Favorite Nerdua line:
I have a pact of love with beauty:
I have a pact of blood with my people.
— from “Do Not Ask Me”

My memories of poetry and Pablo Neruda are deeply intertwined. Neruda was not the first poet I read and I am not sure if he was even the first Spanish language poet that I read. I do know that Neruda was the first poet where the Spanish and English side of the pages actually spoke to each other and I was the voice. I remember picking up a copy of Twenty Love Poems and a Song of Despair for a friend’s birthday. Before gift wrapping the book, I began to thumb through the pages with every intention of just reading the English translations. I then decided to fumble through some Spanish. (I learned to read Spanish as an eight-year-old; a gift from my mother that is its own story) Soon, I was not fumbling through the Spanish. The Spanish, some broken for sure, was coming through me and making sense as sound and feeling. I gave up on reading the English and stayed focused on the Spanish. I was, as Algarín mused, connecting with a history in myself. It was one of my first decolonizing memories made even more impactful by the fact that I did not even know there was such an act as decolonizing.

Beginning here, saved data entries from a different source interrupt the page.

### src/rtl/ebws_map.svh
// Constants for the external bus write strobe block: bit positions, idle levels, sync depth.
`ifndef EBWS_MAP_SVH
`define EBWS_MAP_SVH

// Bit of the chip configuration byte that picks the plain write strobe when set.
`define EBWS_CFG_PLAIN_SEL_BIT 2
// Width of the chip configuration byte.
`define EBWS_CFG_WIDTH 8
// Level of every active-low strobe while it is not asserted.
`define EBWS_STROBE_IDLE 1'b1
// Level of an active-low strobe while it is asserted.
`define EBWS_STROBE_ON 1'b0
// Reset level of the port bit data and enable seen on the pin.
`define EBWS_PORT_RESET_DATA 1'b1
`define EBWS_PORT_RESET_OE 1'b0
// Number of flip-flops that the pin input passes before logic reads it.
`define EBWS_SYNC_STAGES 2

`endif

### src/rtl/ebws_pkg.sv
// Types shared by the external bus write strobe block.
`default_nettype none

package ebws_pkg;

    // Bus cycle tracker states, one-hot.
    typedef enum logic [2:0] {
        EBWS_IDLE  = 3'b001,
        EBWS_WRITE = 3'b010,
        EBWS_READ  = 3'b100
    } ebws_state_t;

    // Which write strobe the shared pin carries in special-function mode.
    typedef enum logic {
        EBWS_KIND_LOW_BYTE = 1'b0,
        EBWS_KIND_PLAIN    = 1'b1
    } ebws_kind_t;

endpackage : ebws_pkg

`default_nettype wire

### src/rtl/ebws_strobe_if.sv
// Interface carrying cycle facts into the strobe decoder and next strobe levels back out.
`timescale 1ns/1ps
`default_nettype none

interface ebws_strobe_if;
    import ebws_pkg::*;
    logic       wr_active;   // An external write cycle is in progress next cycle.
    logic       rd_active;   // An external read cycle is in progress next cycle.
    logic       word_width;  // High for 16-bit bus cycles, low for 8-bit ones.
    logic       addr_lsb;    // Byte address bit 0 of the current cycle.
    ebws_kind_t kind;        // Strobe kind picked by configuration.
    logic       next_wr_n;   // Next level of the selected write strobe.
    logic       next_rd_n;   // Next level of the read strobe.

    // The decoder reads the cycle facts and drives the next strobe levels.
    modport dec (
        input  wr_active, rd_active, word_width, addr_lsb, kind,
        output next_wr_n, next_rd_n
    );

    // The top drives the cycle facts and registers the next strobe levels.
    modport top (
        output wr_active, rd_active, word_width, addr_lsb, kind,
        input  next_wr_n, next_rd_n
    );
endinterface : ebws_strobe_if

`default_nettype wire

### src/rtl/ebws_top.sv
// Write strobe generator for the shared port five bit two pin of the external bus.
`timescale 1ns/1ps
`default_nettype none
`include "ebws_map.svh"

module ebws_top (
    input  wire logic                          clk,
    input  wire logic                          nrst,
    input  wire logic                          bus_write_phase,
    input  wire logic                          bus_read_phase,
    input  wire logic                          bus_word_width,
    input  wire logic                          bus_addr_lsb,
    input  wire logic                          port_five_function_select,
    input  wire logic [`EBWS_CFG_WIDTH-1:0]    chip_config_zero,
    input  wire logic                          port_data_out,
    input  wire logic                          port_data_oe,
    input  wire logic                          port_five_bit_two_in,
    output var  logic                          port_five_bit_two_out,
    output var  logic                          port_five_bit_two_oe,
    output var  logic                          read_strobe_n,
    output var  logic                          port_pin_level,
    output var  ebws_pkg::ebws_state_t         bus_state
);
    import ebws_pkg::*;

    // Next value of the cycle tracker.
    ebws_state_t next_state;
    // Strobe kind decoded from the configuration byte.
    ebws_kind_t  kind;
    // Two-stage synchroniser for the pin input; stage one feeds stage two only.
    // The pin comes from the board, so its first sample may be metastable.
    logic        pin_meta;
    // Next pin drive in either mode.
    wire         next_pin_out;
    wire         next_pin_oe;
    // Carrier between this module and the strobe decoder.
    ebws_strobe_if sif ();

    // A write phase takes priority when the bus unit raises both together.
    assign next_state = bus_write_phase ? EBWS_WRITE
                      : bus_read_phase  ? EBWS_READ
                      : EBWS_IDLE;

    // Configuration bit two set picks the plain strobe, clear picks the low-byte one.
    assign kind = chip_config_zero[`EBWS_CFG_PLAIN_SEL_BIT] ? EBWS_KIND_PLAIN
                                                           : EBWS_KIND_LOW_BYTE;

    // Only external cycles reach the tracker, so internal accesses leave the strobes high.
    assign sif.wr_active  = (next_state == EBWS_WRITE);
    assign sif.rd_active  = (next_state == EBWS_READ);
    assign sif.word_width = bus_word_width;
    assign sif.addr_lsb   = bus_addr_lsb;
    assign sif.kind       = kind;

    // The decoder works out both strobe levels for the coming cycle.
    ebws_strobe_dec u_dec (
        .sif (sif)
    );

    // In special-function mode the pin always drives the strobe; otherwise the port owns it.
    assign next_pin_out = port_five_function_select ? sif.next_wr_n : port_data_out;
    assign next_pin_oe  = port_five_function_select ? 1'b1 : port_data_oe;

    // Cycle tracker register.
    always_ff @(posedge clk) begin
        if (!nrst) begin
            bus_state <= EBWS_IDLE;
        end else begin
            bus_state <= next_state;
        end
    end

    // Pin drive registers; reset releases the pin to the idle port state.
    always_ff @(posedge clk) begin
        if (!nrst) begin
            port_five_bit_two_out <= `EBWS_PORT_RESET_DATA;
            port_five_bit_two_oe  <= `EBWS_PORT_RESET_OE;
        end else begin
            port_five_bit_two_out <= next_pin_out;
            port_five_bit_two_oe  <= next_pin_oe;
        end
    end

    // Read strobe register; it idles high through reset.
    always_ff @(posedge clk) begin
        if (!nrst) begin
            read_strobe_n <= `EBWS_STROBE_IDLE;
        end else begin
            read_strobe_n <= sif.next_rd_n;
        end
    end

    // Pin input synchroniser, read back as the port bit level.
    always_ff @(posedge clk) begin
        if (!nrst) begin
            pin_meta       <= 1'b0;
            port_pin_level <= 1'b0;
        end else begin
            pin_meta       <= port_five_bit_two_in;
            port_pin_level <= pin_meta;
        end
    end
endmodule : ebws_top

`default_nettype wire

### src/rtl/ebws_strobe_dec.sv
// Combinational decoder that turns bus cycle facts into write and read strobe levels.
`timescale 1ns/1ps
`default_nettype none
`include "ebws_map.svh"

module ebws_strobe_dec (
    ebws_strobe_if.dec sif
);
    import ebws_pkg::*;

    // The low byte is written by a low-byte write or a word write, both at an even address.
    wire low_byte_hit;
    // Plain strobe level: low through every external write.
    wire plain_n;
    // Low-byte strobe level, depending on bus width.
    wire low_n;

    assign low_byte_hit = ~sif.addr_lsb;
    assign plain_n = sif.wr_active ? `EBWS_STROBE_ON : `EBWS_STROBE_IDLE;
    // An 8-bit cycle strobes every write; a 16-bit cycle skips a lone high-byte write.
    assign low_n = (sif.wr_active && (!sif.word_width || low_byte_hit))
                 ? `EBWS_STROBE_ON : `EBWS_STROBE_IDLE;
    assign sif.next_wr_n = (sif.kind == EBWS_KIND_PLAIN) ? plain_n : low_n;
    assign sif.next_rd_n = sif.rd_active ? `EBWS_STROBE_ON : `EBWS_STROBE_IDLE;

endmodule : ebws_strobe_dec

`default_nettype wire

Neruda continues to impact me as a poet let me about a Neruda biography that details Neruda raping a Sri Lankan woman. This is powerful information and begins a new chapter of my relationship with Neruda. I have met enough poets in my own life to know that great writing does not make for a great person. I am going to be processing a lot on what Neruda means to me with this new information. I am good with reading old poems again and asking new questions.